It implements the **SEIRD Epidemiological Model** on COVID-19 data.
- First, it **fits** a the SEIRD Model into the real timeline data of confirmed cases of COVID-19 of a country.
- Then, it **simulates** the SEIRD curves based on the previously fitted Model.
- As a result, the country's **basic reproduction number (R<sub>o</sub>)** of COVID-19 is computed.

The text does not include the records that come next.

`config.mk`:
```
export PLATFORM = sky130hd
export DESIGN_NAME = modbus_rtu_response_checker_top_flat
export DESIGN_NICKNAME = d
export VERILOG_FILES = /design/src/design/mrc_pkg.sv /design/src/design/mrc_if.sv /design/src/design/mrc_front.sv /design/src/design/mrc_queue.sv /design/src/design/mrc_back.sv /design/src/design/modbus_rtu_response_checker_top.sv /design/src/flat_wrapper.sv
export SDC_FILE = /design/constraint.sdc
export NUM_CORES = 1
export LEC_CHECK = 0
export ABC_AREA = 1
export BUFFER_PORTS_ARGS = -buffer_cell sky130_fd_sc_hd__buf_2
export CORE_MARGIN = 2
export CORE_UTILIZATION = 56
export DETAILED_ROUTE_END_ITERATION = 16
export PLACE_DENSITY_LB_ADDON = 0.2
export SLEW_MARGIN = 0
export SYNTH_ARGS = -nofsm -noshare
export SYNTH_HDL_FRONTEND = slang
export SYNTH_SLANG_ARGS = --single-unit
```
`constraint.sdc`:
```
create_clock -name clock -period 4.09 [get_ports clock]
set_clock_uncertainty 0.2 [all_clocks]
set_input_delay 0.818 -clock clock [delete_from_list [all_inputs] [get_ports clock]]
set_output_delay 0.818 -clock clock [all_outputs]
set_load 0.01 [all_outputs]
```
[src/sv/i2cmwr_frame_buf.sv]
module i2cmwr_frame_buf (
    input  logic                  i_clk,
    input  i2cmwr_pkg::t_mem_req  i_req,
    output logic [7:0]            o_q
);

    logic [7:0] r_mem [i2cmwr_pkg::BUFFER_BYTES];
    logic [7:0] r_q;

    always_ff @(posedge i_clk) begin
        if (i_req.we) begin
            r_mem[i_req.waddr] <= i_req.wdata;
        end
        if (i_req.re) begin
            r_q <= r_mem[i_req.raddr];
        end
    end

    assign o_q = r_q;

endmodule
**src/hdl/vmt_pkg.sv**
```systemverilog
// Package for the vertex matrix transform unit: shared constants, opcode and
// register index codes, row reset values and the merge stage control bundle.
// No dependencies.
`default_nettype none

package vmt_pkg;

  localparam int DATA_WIDTH_DEF = 32;
  localparam int COEF_WIDTH_DEF = 16;
  localparam int FRAC_SHIFT     = 12;
  localparam int N_ROWS         = 4;
  localparam int N_LANES        = 4;
  localparam int CFG_WIDTH      = 64;
  localparam int CFG_IDX_W      = 2;

  typedef enum logic {
    OP_FULL  = 1'b0,
    OP_THREE = 1'b1
  } op_e;

  typedef enum logic [CFG_IDX_W-1:0] {
    CFG_ROW_ZERO  = 2'd0,
    CFG_ROW_ONE   = 2'd1,
    CFG_ROW_TWO   = 2'd2,
    CFG_ROW_THREE = 2'd3
  } cfg_idx_e;

  // identity matrix at the default coefficient width
  localparam logic [N_ROWS-1:0][CFG_WIDTH-1:0] ROW_RESET = {
    64'h1000_0000_0000_0000,
    64'h0000_1000_0000_0000,
    64'h0000_0000_1000_0000,
    64'h0000_0000_0000_1000
  };

  typedef struct packed {
    logic sum_en;
    logic out_en;
  } merge_ctrl_t;

endpackage

`default_nettype wire

```
**src/hdl/vmt_merge.sv**
```systemverilog
// Merge stage: adds the lane products of each row, then shifts out the
// coefficient fraction and saturates into the output register.
// Depends on vmt_pkg.
`default_nettype none

module vmt_merge #(
  parameter int DATA_WIDTH = vmt_pkg::DATA_WIDTH_DEF,
  parameter int COEF_WIDTH = vmt_pkg::COEF_WIDTH_DEF
) (
  input  logic                                    clk_i,
  input  vmt_pkg::merge_ctrl_t                    ctrl_i,
  input  vmt_pkg::op_e                            op_i,
  input  logic signed [DATA_WIDTH+COEF_WIDTH-1:0] prod_i [vmt_pkg::N_LANES][vmt_pkg::N_ROWS],
  output logic signed [DATA_WIDTH-1:0]            res_o  [vmt_pkg::N_ROWS]
);
  import vmt_pkg::*;

  localparam int PROD_W = DATA_WIDTH + COEF_WIDTH;
  localparam int SUM_W  = PROD_W + $clog2(N_LANES);
  localparam int HI_W   = SUM_W - DATA_WIDTH + 1;

  localparam logic [DATA_WIDTH-1:0] SAT_MAX = {1'b0, {(DATA_WIDTH-1){1'b1}}};
  localparam logic [DATA_WIDTH-1:0] SAT_MIN = {1'b1, {(DATA_WIDTH-1){1'b0}}};

  logic signed [SUM_W-1:0]      sum_d   [N_ROWS];
  logic signed [SUM_W-1:0]      sum_q   [N_ROWS];
  logic signed [SUM_W-1:0]      shifted [N_ROWS];
  logic        [HI_W-1:0]       hi_bits [N_ROWS];
  logic signed [DATA_WIDTH-1:0] res_d   [N_ROWS];
  logic signed [DATA_WIDTH-1:0] res_q   [N_ROWS];
  op_e                          op_q;

  // exact four-term sum per row
  always_comb begin
    for (int r = 0; r < N_ROWS; r++) begin
      sum_d[r] = '0;
      for (int l = 0; l < N_LANES; l++) begin
        sum_d[r] = sum_d[r] +
                   {{(SUM_W-PROD_W){prod_i[l][r][PROD_W-1]}}, prod_i[l][r]};
      end
    end
  end

  always_ff @(posedge clk_i) begin
    if (ctrl_i.sum_en) begin
      sum_q <= sum_d;
      op_q  <= op_i;
    end
  end

  // floor shift, then clamp to the signed output range
  always_comb begin
    for (int r = 0; r < N_ROWS; r++) begin
      shifted[r] = sum_q[r] >>> FRAC_SHIFT;
      hi_bits[r] = shifted[r][SUM_W-1:DATA_WIDTH-1];
      if ((&hi_bits[r]) || !(|hi_bits[r])) begin
        res_d[r] = shifted[r][DATA_WIDTH-1:0];
      end else if (shifted[r][SUM_W-1]) begin
        res_d[r] = SAT_MIN;
      end else begin
        res_d[r] = SAT_MAX;
      end
    end
    // three-by-three transform drops the last component
    if (op_q == OP_THREE) begin
      res_d[N_ROWS-1] = '0;
    end
  end

  always_ff @(posedge clk_i) begin
    if (ctrl_i.out_en) begin
      res_q <= res_d;
    end
  end

  assign res_o = res_q;

endmodule

`default_nettype wire

```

- Also, the **fit and simulation plots** are available.
NOTE:
The COVID-19 timelines data are obtained using the [COVID19Py package](https://github.com/Kamaropoulos/COVID19Py) in order to retrieve the Worldwide Data repository operated by the Johns Hopkins University Center for Systems Science and Engineering (JHU CSSE).
## Installation
In order to install this package, simply run:
```bash
pip install covid-seird
```
## Usage
To use covid-seird, you first need to import the package and then create a new instance, passing the country code as a parameter:
```python
from covid_seird import CountryCovidSeird
brazil = CountryCovidSeird("br")
```
### Getting the country codes
```python
CountryCovidSeird.code_search("brazil")
```
output:
```python
{'BR': 'Brazil'}
```
### Fit the SEIRD Model
```python
brazil.fit()
```
After the fit method's call, the fit score (R<sup>2</sup>) can be accessed:
```python
brazil.r2
```
output:
```python
0.797994368607109
```
Also after fit method's call, the basic reproduction number (R<sub>o</sub>) will be available:
```python
brazil.r0
```
output:
```python
2.280428864655168
```
### Fit plot
```python
brazil.plot_fit("brazil_fit_plot")
```
a plot file named 'brazil_fit_plot' will be created.

### SEIRD simulation
The simulation method receives as a parameter how many days ahead of the real data the SEIRD model will be computed.
```python
brazil.simulation(days_ahead=150)
```
The SEIRD curves can be accessed after the simulation method's call
```python
brazil.curves['infected']
```
output:
```python
array([4.77396851e-09, 5.32992037e-09, 5.95375686e-09, 6.59631344e-09,
7.32558927e-09, 8.14396099e-09, 9.05142859e-09, 1.00479921e-08,
...
7.48473200e-03, 7.06776956e-03, 6.67386382e-03, 6.30175876e-03,
5.95026480e-03, 5.61825534e-03, 5.30466353e-03, 5.00847963e-03])
```
### Simulation plots
```python
brazil.plot_simulation("brazil_simulation_plot")
```
a plot file named 'brazil_simulation_plot' will be created.